On June 5, 2020, the season was available for streaming on Netflix. It exited the service on June 4, 2021.

Reception

Viewers

Critical reviews
The season received acclaim from critics. On Rotten Tomatoes, the second season scored an approval rating of 98% with an average rating of 9.3/10 based on 45 reviews. The consensus reads: "With powerful imagery and a strong, unpredictable story, season two of Hannibal continues to build on the first season's promise." On Metacritic, the second season scored 88 out of 100 based on 14 reviews, which constitutes "universal acclaim". On April 10, 2014, Hannibal was voted the winner for Hulu's "Best in Show" online competition.
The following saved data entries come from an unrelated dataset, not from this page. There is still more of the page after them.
== build 18 ==
## alu_top
module alu_top #(
    parameter A_WIDTH_TOP = 16,
    parameter B_WIDTH_TOP = 16
) (
    input   CLK,rst,
    input   [3 : 0] ALU_FUNC,
    input   [A_WIDTH_TOP - 1 : 0] A,
    input   [B_WIDTH_TOP - 1 : 0] B,
    output  [A_WIDTH_TOP + B_WIDTH_TOP - 1 : 0] Arith_OUT, Logic_OUT, CMP_OUT,Shift_OUT,
    output  Carry_OUT, Arith_Flag, Logic_Flag, CMP_Flag, Shift_Flag
);
Size in the first run: about 4800 cells after synthesis, about 73 flip-flops, ~36000 um2 of cells after synthesis.
export LEC_CHECK = 0
export ABC_AREA = 0
export CAP_MARGIN = 15
export CORE_MARGIN = 2
export CORE_UTILIZATION = 35
export CTS_CLUSTER_DIAMETER = 261
export CTS_CLUSTER_SIZE = 93
export MIN_ROUTING_LAYER = met2
export PLACE_DENSITY = 0.41
export SETUP_SLACK_MARGIN = 5.0
export SLEW_MARGIN = 0
export TNS_END_PERCENT = 25
create_clock -name core_clock -period 166.0 [get_ports {CLK}]
run.sh (not shown) runs the stock make flow with config.mk's settings and CLKGATE_MAP_FILE=.
Here is what was changed in the inputs of build 97 compared with build 18.
Settings: swapping 93 for 98 in CTS_CLUSTER_SIZE; swapping met2 for met1 in MIN_ROUTING_LAYER; swapping 0.41 for 0.77 in PLACE_DENSITY.
- Looking at the reports, build 97 completed the entire flow and the layout it produced met the timing, design-rule and antenna checks.
- Worst setup slack in build 97 vs build 18: up 3410 ps
- Looking at start point of the critical path, the B[1] result is from build 97; the B[0] one comes from build 18.
- Build 97 vs. build 18: count of clock-buffer cells in the layout increased 1, net total in the final layout essentially unchanged, worst slack at placement increased 1550 ps.
- Diff build 18 -> build 97: post-detailed-routing wire length lost 22 mm; total non-filler cell area in the finished layout neither gained nor lost much; remaining routing DRC violations neither gained nor lost much.
--- input diff build 97..build 59 ---
Settings: CTS_CLUSTER_SIZE: 98 -> 93; PLACE_DENSITY: 0.77 -> unset; ABC_AREA: 0 -> 1; PLACE_DENSITY_LB_ADDON: unset -> 0.0; MIN_ROUTING_LAYER: met1 -> met2; CORE_UTILIZATION: 35 -> 24.
### Flow results
| area of combinational cells with multiple inputs | higher: build 97 |. Netlist area before placement | build 59 above build 97. For build 59, the origin of the worst setup path was B[3], unlike build 97, where it was B[1]. Build 59: least setup slack across all paths after layout is 3870 ps higher than what build 97 reported. Run comparison: build 97 cell with the biggest individual delay on the critical path clkdlybuf4s50_1; build 59 cell with the biggest individual delay on the critical path clkinv_2. Routed wire length is lower on build 97. On first-pass GRT wire length, build 59 does worse than build 97. Going from build 97 to build 59, non-clock buffer count grows by 6.
> inputs changed (build 59 -> build 98)
Settings: PLACE_DENSITY_LB_ADDON: 0.0 -> unset; CAP_MARGIN: 15 -> 20; CTS_CLUSTER_SIZE: 93 -> unset; SETUP_SLACK_MARGIN: 5.0 -> unset; SLEW_MARGIN: 0 -> 20; TNS_END_PERCENT: 25 -> unset; CORE_UTILIZATION: 24 -> 12; MIN_ROUTING_LAYER: met2 -> unset; ABC_AREA: 1 -> unset; CTS_CLUSTER_DIAMETER: 261 -> unset; the clock period (ns, I/O delays scaled along): 166.0 -> 204.0.
--- outcome ---
- All of build 59 and build 98 finish clean.
- Build 98 vs build 59: synthesized area divided by synthesized cell count up
- Build 59 → build 98: sequential share of the synthesized area increased by 0.15 points relative to the old numbers; die size climbed about 90%; number of antenna violations at the first check in global routing moved up.
- Build 98: final net count is 986 lower than what build 59 reported.
- Pre-placement core utilization: lower on build 98
## Diff of input files: build 3 against build 98
Settings: CORE_UTILIZATION: 12 -> 23; the clock period (ns, I/O delays scaled along): 204.0 -> 124.0.
[summary]
- The die used by build 3 is smaller than the one used by build 98.
- The run with more routed wire is build 98, not build 3.
- Compared with build 98, build 3 ends up with a smaller final cell area.
- Build 3 vs build 98: fraction of standard cell area that is sequential up
- | total number of vias | build 3 vs build 98 | ≈ equal |
- Summary of the comparison: setup slack is lower in build 3, relative to build 98.
- The register-to-register slack of build 3 is lower than that of build 98.
- Measured against build 3, the final non-filler cell total of build 98 comes out at 1.3 times the reference value.
- Changes observed in build 3 relative to build 98: count of H-tree levels built during CTS neither gained nor lost much; non-clock buffer total of the final layout rose by 2.4%.
### build 3 -> build 91
Settings: an added TNS_END_PERCENT of 10; a change of CORE_UTILIZATION from 23 to 65; an added PLACE_DENSITY_LB_ADDON of 0.02; a change of the clock period (ns, I/O delays scaled along) from 124.0 to 130.0.
- Build 91 — count of clock-buffer cells in the layout 1 higher, build 3 as reference
- Build 3 -> build 91: final weighted congestion of routability-driven global placement increased by a little under 10%

== ember ==
Starting RTL as in the previous note.
Design alu_top, start of the top module:
module alu_top #(
    parameter A_WIDTH_TOP = 16,
    parameter B_WIDTH_TOP = 16
) (
    input   CLK,rst,
    input   [3 : 0] ALU_FUNC,
    input   [A_WIDTH_TOP - 1 : 0] A,
    input   [B_WIDTH_TOP - 1 : 0] B,
    output  [A_WIDTH_TOP + B_WIDTH_TOP - 1 : 0] Arith_OUT, Logic_OUT, CMP_OUT,Shift_OUT,
    output  Carry_OUT, Arith_Flag, Logic_Flag, CMP_Flag, Shift_Flag
);
Settings: LEC_CHECK=0, ABC_AREA=0, CAP_MARGIN=15, CORE_MARGIN=2, CORE_UTILIZATION=72, CTS_CLUSTER_DIAMETER=261, CTS_CLUSTER_SIZE=68, HOLD_SLACK_MARGIN=-0.09, MAX_ROUTING_LAYER=met4, MIN_ROUTING_LAYER=met1, PLACE_DENSITY=0.66, SETUP_SLACK_MARGIN=5.0, SLEW_MARGIN=20, TNS_END_PERCENT=5; clock period 96.1 ns.
ember | ERROR | global routing
Changes in fjord relative to ember:
Settings: TNS_END_PERCENT now 25, was 5; MAX_ROUTING_LAYER no longer set, was met4; HOLD_SLACK_MARGIN no longer set, was -0.09; CORE_UTILIZATION now 66, was 72; SLEW_MARGIN now 0, was 20; CTS_CLUSTER_SIZE now 93, was 68; PLACE_DENSITY no longer set, was 0.66; the clock period (ns, I/O delays scaled along) now 136.0, was 96.1.
## What came out
Height of the die (fjord over ember): increase, 10 um
On initial core utilization, the lower figure sits with fjord, not ember.
As far as post-synthesis share of cell area spent on xor and xnor gates goes, fjord and ember are indistinguishable; the numbers are identical.
Half-perimeter wire length after placement: fjord vs ember down 10000 um
fjord gives less cell count after placement than ember did.
Of fjord and ember, only ember never reached the final stage.
Cmp fjord vs ember: final weighted congestion of routability-driven global placement lower in fjord
Changes in sierra relative to fjord:
Settings: a change of CORE_UTILIZATION from 66 to 35; a change of SLEW_MARGIN from 0 to 25; an added PLACE_DENSITY_LB_ADDON of 0.01; an added CORE_ASPECT_RATIO of 0.5; a change of CTS_CLUSTER_SIZE from 93 to 98; a change of the clock period (ns, I/O delays scaled along) from 136.0 to 166.0.
Results
Transition at the pin with the smallest max-transition slack in sierra is 0.17 ns lower than in fjord
The worst path setup slack after routing of sierra was superior to that of fjord.
Taking sierra over fjord, the wire length of the first global-routing pass ratio works out to 1.19.
Taking fjord as the reference, in sierra sum of routed wire segments on met1 grew by 44%, vias after detailed routing shows a reduction of 1.8%, floorplan-stage core utilization has decreased.
fjord vs sierra, highest layer used for signal routing: met5 vs met4
Diff fjord -> sierra | total detailed-routing wirelength | up by more than a quarter
Compared sierra vs fjord, and clock-buffer cell count is up in sierra.
Any difference in total number of cells along the worst setup path between sierra and fjord is small enough to ignore.
#### Input delta (tundra over sierra)
Settings: ABC_AREA now 1, was 0; CORE_ASPECT_RATIO no longer set, was 0.5; CORE_UTILIZATION now 40, was 35; SLEW_MARGIN now 0, was 25; PLACE_DENSITY_LB_ADDON now 0.12, was 0.01.
## What came out
Both conditions hold for tundra: the flow ran to the end and the final layout passed the timing, design-rule and antenna checks.
[tundra vs sierra] number of optimization iterations in the first detailed-route pass: higher in tundra
Compared with sierra, tundra shows a post-synthesis share of cell area spent on and, or, nand and nor gates that is 8.2 points higher.
sierra → tundra: routed wire length fell about 17%; final period utilization fell 3.2 points.
Diff sierra -> tundra: normalized max-slew margin down 4.7 points, count of clock-buffer cells in the layout saw a decrease.
Relative to sierra, the non-clock buffer count measured on tundra has decreased by more than 10%.
Final standard cell area without fillers up 1.5% in tundra wrt sierra
Looking only at count of mapped cells out of synthesis, and setting everything else aside, the higher value of tundra and sierra goes to tundra.
Global-route usage: tundra and sierra compared, higher one is sierra

## try-lagoon
The RTL this note starts from:
==> flow/design.v <==
module Decoder_Unit (
    input [1 : 0] DEC_ALU_FUNC,
    output reg DEC_Arith_Enable, DEC_Logic_Enable, DEC_CMP_Enable, DEC_Shift_Enable
);
always @(*) begin
    DEC_Arith_Enable = 1'b0;
    DEC_Logic_Enable = 1'b0;
    DEC_CMP_Enable   = 1'b0;
    DEC_Shift_Enable = 1'b0;
    case (DEC_ALU_FUNC)
        2'b00: DEC_Arith_Enable = 1'b1;
        2'b01: DEC_Logic_Enable = 1'b1;
        2'b10: DEC_CMP_Enable   = 1'b1;
        2'b11: DEC_Shift_Enable = 1'b1;
        default: begin
            DEC_Arith_Enable = 1'b0;
            DEC_Logic_Enable = 1'b0;
            DEC_CMP_Enable   = 1'b0;
            DEC_Shift_Enable = 1'b0; 
    end
    endcase
end
endmodule
module Arithmetic_Unit #(
    parameter A_WIDTH = 16,
    parameter B_WIDTH = 16
) (
    input clk,rst,
    input [A_WIDTH - 1 : 0] A,
    input [B_WIDTH - 1 : 0] B,
    input [1 : 0] Arith_ALU_FUNC,
    input Arith_Enable,
    output reg [A_WIDTH + B_WIDTH - 1 : 0] Arith_OUT,
    output reg Carry_OUT, Arith_Flag       
);
reg [A_WIDTH + B_WIDTH - 1 : 0] ADD_Signal;
always @(posedge clk or negedge rst) begin
    if(!rst) begin 
        Arith_OUT  <=  'b0;
        Carry_OUT  <= 1'b0; 
        Arith_Flag <= 1'b0; 
end
else begin
    Arith_Flag <= Arith_Enable;
    if(Arith_Enable) begin
        case (Arith_ALU_FUNC)
            2'b00: begin
                if (A_WIDTH >= B_WIDTH) begin
                    Arith_OUT <= A + B;
                    {Carry_OUT,ADD_Signal[A_WIDTH - 1 : 0]} <= A + B;
                end
                else begin
                    Arith_OUT <= A + B;
                    {Carry_OUT,ADD_Signal[B_WIDTH - 1 : 0]} <= A + B;
                end
            end
            2'b01: Arith_OUT <= A - B;
            2'b10: Arith_OUT <= A * B;
            2'b11: Arith_OUT <= (B == 0) ? 'b0 : A / B;
            default: begin
                Arith_OUT <=  'b0;
                Carry_OUT <= 1'b0; 
            end
        endcase 
    end
  end
end
endmodule
module Logic_Unit #(
    parameter A_WIDTH = 16,
    parameter B_WIDTH = 16
) (
    input clk,rst,
    input [A_WIDTH - 1 : 0] A,
    input [B_WIDTH - 1 : 0] B,
    input [1 : 0] Logic_ALU_FUNC,
    input Logic_Enable,
    output reg [A_WIDTH + B_WIDTH - 1 : 0] Logic_OUT,
    output reg Logic_Flag       
);
always @(posedge clk or negedge rst) begin
    if(!rst) begin
    Logic_OUT  <= 16'b0;
    Logic_Flag <= 1'b0;
end
else begin
    Logic_Flag <= Logic_Enable;
    if(Logic_Enable) begin
        case (Logic_ALU_FUNC)
            2'b00: Logic_OUT <=   A & B; 
            2'b01: Logic_OUT <=   A | B;
            2'b10: Logic_OUT <= ~(A & B);
            2'b11: Logic_OUT <= ~(A | B);
            default: begin
                Logic_OUT <= 16'b0;
            end
        endcase
    end
  end
end
endmodule
module CMP_Unit #(
    parameter A_WIDTH = 16,
    parameter B_WIDTH = 16
) (
    input clk,rst,
    input [A_WIDTH - 1 : 0] A,
    input [B_WIDTH - 1 : 0] B,    
    input [1 : 0] CMP_ALU_FUNC,
    input CMP_Enable,
    output reg [A_WIDTH + B_WIDTH - 1 : 0] CMP_OUT,
    output reg CMP_Flag       
);
always @(posedge clk or negedge rst) begin
    if(!rst) begin
       CMP_OUT  <= 16'b0;
       CMP_Flag <= 1'b0;
    end
    else begin
    CMP_Flag <= CMP_Enable;    
    if(CMP_Enable) begin
        case (CMP_ALU_FUNC)
            2'b00: CMP_OUT <= 16'b0; 
            2'b01: begin
                if( A == B)
                CMP_OUT <= 16'b1;
                else
                CMP_OUT <= 16'b0;
            end
            2'b10:begin
                if( A > B)
                CMP_OUT <= 16'b10;
                else
                CMP_OUT <= 16'b0;
            end
            2'b11:begin
                if( A < B)
                CMP_OUT <= 16'b11;
                else
                CMP_OUT <= 16'b0;
            end
            default: begin
                CMP_OUT <= 16'b0;
            end
        endcase
    end
  end
end
endmodule
module Shift_Unit #(
    parameter A_WIDTH = 16,
    parameter B_WIDTH = 16
) (
    input clk,rst,
    input [A_WIDTH - 1 : 0] A,
    input [B_WIDTH - 1 : 0] B,
    input [1 : 0] Shift_ALU_FUNC,
    input Shift_Enable,
    output reg [A_WIDTH + B_WIDTH - 1 : 0] Shift_OUT,
    output reg Shift_Flag       
);
always @(posedge clk or negedge rst) begin
  if(!rst) begin
    Shift_OUT  <= 16'b0;
    Shift_Flag <= 1'b0;
end
else begin
    Shift_Flag <= Shift_Enable;
    if(Shift_Enable) begin
        case (Shift_ALU_FUNC)
            2'b00: Shift_OUT <= A >> 1; 
            2'b01: Shift_OUT <= A << 1;
            2'b10: Shift_OUT <= B >> 1;
            2'b11: Shift_OUT <= B << 1;
            default: begin
                Shift_OUT <= 16'b0;
            end
        endcase
    end
  end
end
endmodule
module alu_top #(
    parameter A_WIDTH_TOP = 16,
    parameter B_WIDTH_TOP = 16
) (
    input   CLK,rst,
    input   [3 : 0] ALU_FUNC,
    input   [A_WIDTH_TOP - 1 : 0] A,
    input   [B_WIDTH_TOP - 1 : 0] B,
    output  [A_WIDTH_TOP + B_WIDTH_TOP - 1 : 0] Arith_OUT, Logic_OUT, CMP_OUT,Shift_OUT,
    output  Carry_OUT, Arith_Flag, Logic_Flag, CMP_Flag, Shift_Flag
);
wire Arith_EN, Logic_EN, CMP_EN, Shift_EN;
Decoder_Unit U0 (
    .DEC_ALU_FUNC(ALU_FUNC[3 : 2]),
    .DEC_Arith_Enable(Arith_EN),
    .DEC_Logic_Enable(Logic_EN),
    .DEC_CMP_Enable  (CMP_EN),
    .DEC_Shift_Enable(Shift_EN)
);
Arithmetic_Unit #(.A_WIDTH(A_WIDTH_TOP), .B_WIDTH(B_WIDTH_TOP)) U1 (
    .clk(CLK),
    .rst(rst),
    .A(A),
    .B(B),
    .Arith_ALU_FUNC(ALU_FUNC[1 : 0]),
    .Arith_Enable(Arith_EN),
    .Arith_OUT(Arith_OUT),
    .Carry_OUT(Carry_OUT),
    .Arith_Flag(Arith_Flag)
);
Logic_Unit #(.A_WIDTH(A_WIDTH_TOP), .B_WIDTH(B_WIDTH_TOP)) U2 (
    .clk(CLK),
    .rst(rst),
    .A(A),
    .B(B),
    .Logic_ALU_FUNC(ALU_FUNC[1 : 0]),
    .Logic_Enable(Logic_EN),
    .Logic_OUT(Logic_OUT),
    .Logic_Flag(Logic_Flag)
);
CMP_Unit #(.A_WIDTH(A_WIDTH_TOP), .B_WIDTH(B_WIDTH_TOP)) U3 (
    .clk(CLK),
    .rst(rst),
    .A(A),
    .B(B),
    .CMP_ALU_FUNC(ALU_FUNC[1 : 0]),
    .CMP_Enable(CMP_EN),
    .CMP_OUT(CMP_OUT),
    .CMP_Flag(CMP_Flag)
);
Shift_Unit #(.A_WIDTH(A_WIDTH_TOP), .B_WIDTH(B_WIDTH_TOP)) U4 (
    .clk(CLK),
    .rst(rst),
    .A(A),
    .B(B),
    .Shift_ALU_FUNC(ALU_FUNC[1 : 0]),
    .Shift_Enable(Shift_EN),
    .Shift_OUT(Shift_OUT),
    .Shift_Flag(Shift_Flag)
);
endmodule
clock: 130.0 ns
lec_check: 0
abc_area: 0
cap_margin: 15
cell_pad_in_sites_detail_placement: 2
cell_pad_in_sites_global_placement: 3
core_aspect_ratio: 1.84
core_margin: 3
core_utilization: 40
cts_cluster_size: 100
gpl_routability_driven: 0
min_routing_layer: met2
place_density: 0.46
setup_slack_margin: 5.0
slew_margin: 20
tns_end_percent: 90
try-lagoon completed every stage of the flow, and the final layout passed the timing, design-rule and antenna checks.
Relative to try-lagoon, the following input files were edited for try-harbor:
Settings: clearing MIN_ROUTING_LAYER, which used to be met2; putting PLACE_DENSITY_LB_ADDON at 0.02 where nothing was set; clearing ABC_AREA, which used to be 0; clearing SETUP_SLACK_MARGIN, which used to be 5.0; swapping 3 for 2 in CORE_MARGIN; clearing CELL_PAD_IN_SITES_GLOBAL_PLACEMENT, which used to be 3; clearing PLACE_DENSITY, which used to be 0.46; clearing CORE_ASPECT_RATIO, which used to be 1.84; putting CTS_CLUSTER_DIAMETER at 78 where nothing was set; swapping 90 for 10 in TNS_END_PERCENT; putting HOLD_SLACK_MARGIN at 0.27 where nothing was set; swapping 15 for 20 in CAP_MARGIN; clearing GPL_ROUTABILITY_DRIVEN, which used to be 0; swapping 40 for 65 in CORE_UTILIZATION; clearing CELL_PAD_IN_SITES_DETAIL_PLACEMENT, which used to be 2.
Results
Non-clock buffer count went down by more than 10% going from try-lagoon to try-harbor. Comparing try-lagoon and try-harbor, global-route total usage across every layer is higher on try-lagoon. Diff try-lagoon -> try-harbor: final setup slack of the worst path now sits lower, maximum frequency -0.16 MHz, clock buffer and inverter area fraction after layout now sits at about the same level, depth of the critical timing path with buffers and inverters included shrank by 5.
## Diff of input files: try-onyx against try-harbor
Settings: clearing TNS_END_PERCENT, which used to be 10; putting PLACE_DENSITY at 0.66 where nothing was set; clearing PLACE_DENSITY_LB_ADDON, which used to be 0.02; putting MAX_ROUTING_LAYER at met4 where nothing was set; swapping 65 for 71 in CORE_UTILIZATION; putting ABC_AREA at 1 where nothing was set; swapping 100 for 59 in CTS_CLUSTER_SIZE; swapping 20 for 15 in CAP_MARGIN; clearing HOLD_SLACK_MARGIN, which used to be 0.27; swapping 78 for 323 in CTS_CLUSTER_DIAMETER.
Results
try-onyx against try-harbor: netlist area before placement increased 1100 µm²; global-route usage increased 2.8 points. Register-to-register path setup slack: try-onyx > try-harbor. try-onyx: data arrival time of the critical path is 2.71 ns lower than what try-harbor reported. Compared to try-harbor, try-onyx has final instance count without filler cells 16% higher. Number of cells on the critical path (try-harbor / try-onyx): 0.67. In try-onyx the post-synthesis share of cell area spent on full adders, half adders and majority gates turned out 1.0 points lower than in try-harbor.
Setup changes, try-onyx to try-indigo
Settings: setting CORE_ASPECT_RATIO to 0.5 for the first time; changing CORE_UTILIZATION from 71 to 65; removing MAX_ROUTING_LAYER (formerly met4); removing ABC_AREA (formerly 1); removing PLACE_DENSITY (formerly 0.66); removing CTS_CLUSTER_DIAMETER (formerly 323); setting TNS_END_PERCENT to 10 for the first time; changing CTS_CLUSTER_SIZE from 59 to 100; setting PLACE_DENSITY_LB_ADDON to 0.02 for the first time; changing CAP_MARGIN from 15 to 20.
[summary]
Going from try-onyx to try-indigo, chip area from the yosys synthesis statistics shrinks by 3.0%. On post-synthesis cell count: between try-indigo and try-onyx, it ends up higher for try-onyx.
Mark Peters of Slate called Hannibal "an engrossing, psychologically dense show that is also visually stunning... the kind of gem seldom found on network TV." He did however note that the female characters were less developed. Matt Zoller Seitz, writing for New York magazine heaped praise on the show, calling it "serenely unlike anything else on TV or anything that ever has been on TV." Alan Sepinwall of HitFix continued his praise of the series, highlighting the performances of the lead actors. The A.V. Club named it the best TV series of 2014, and wrote that Hannibal was "the best, most elegantly designed thrill ride on TV in 2014".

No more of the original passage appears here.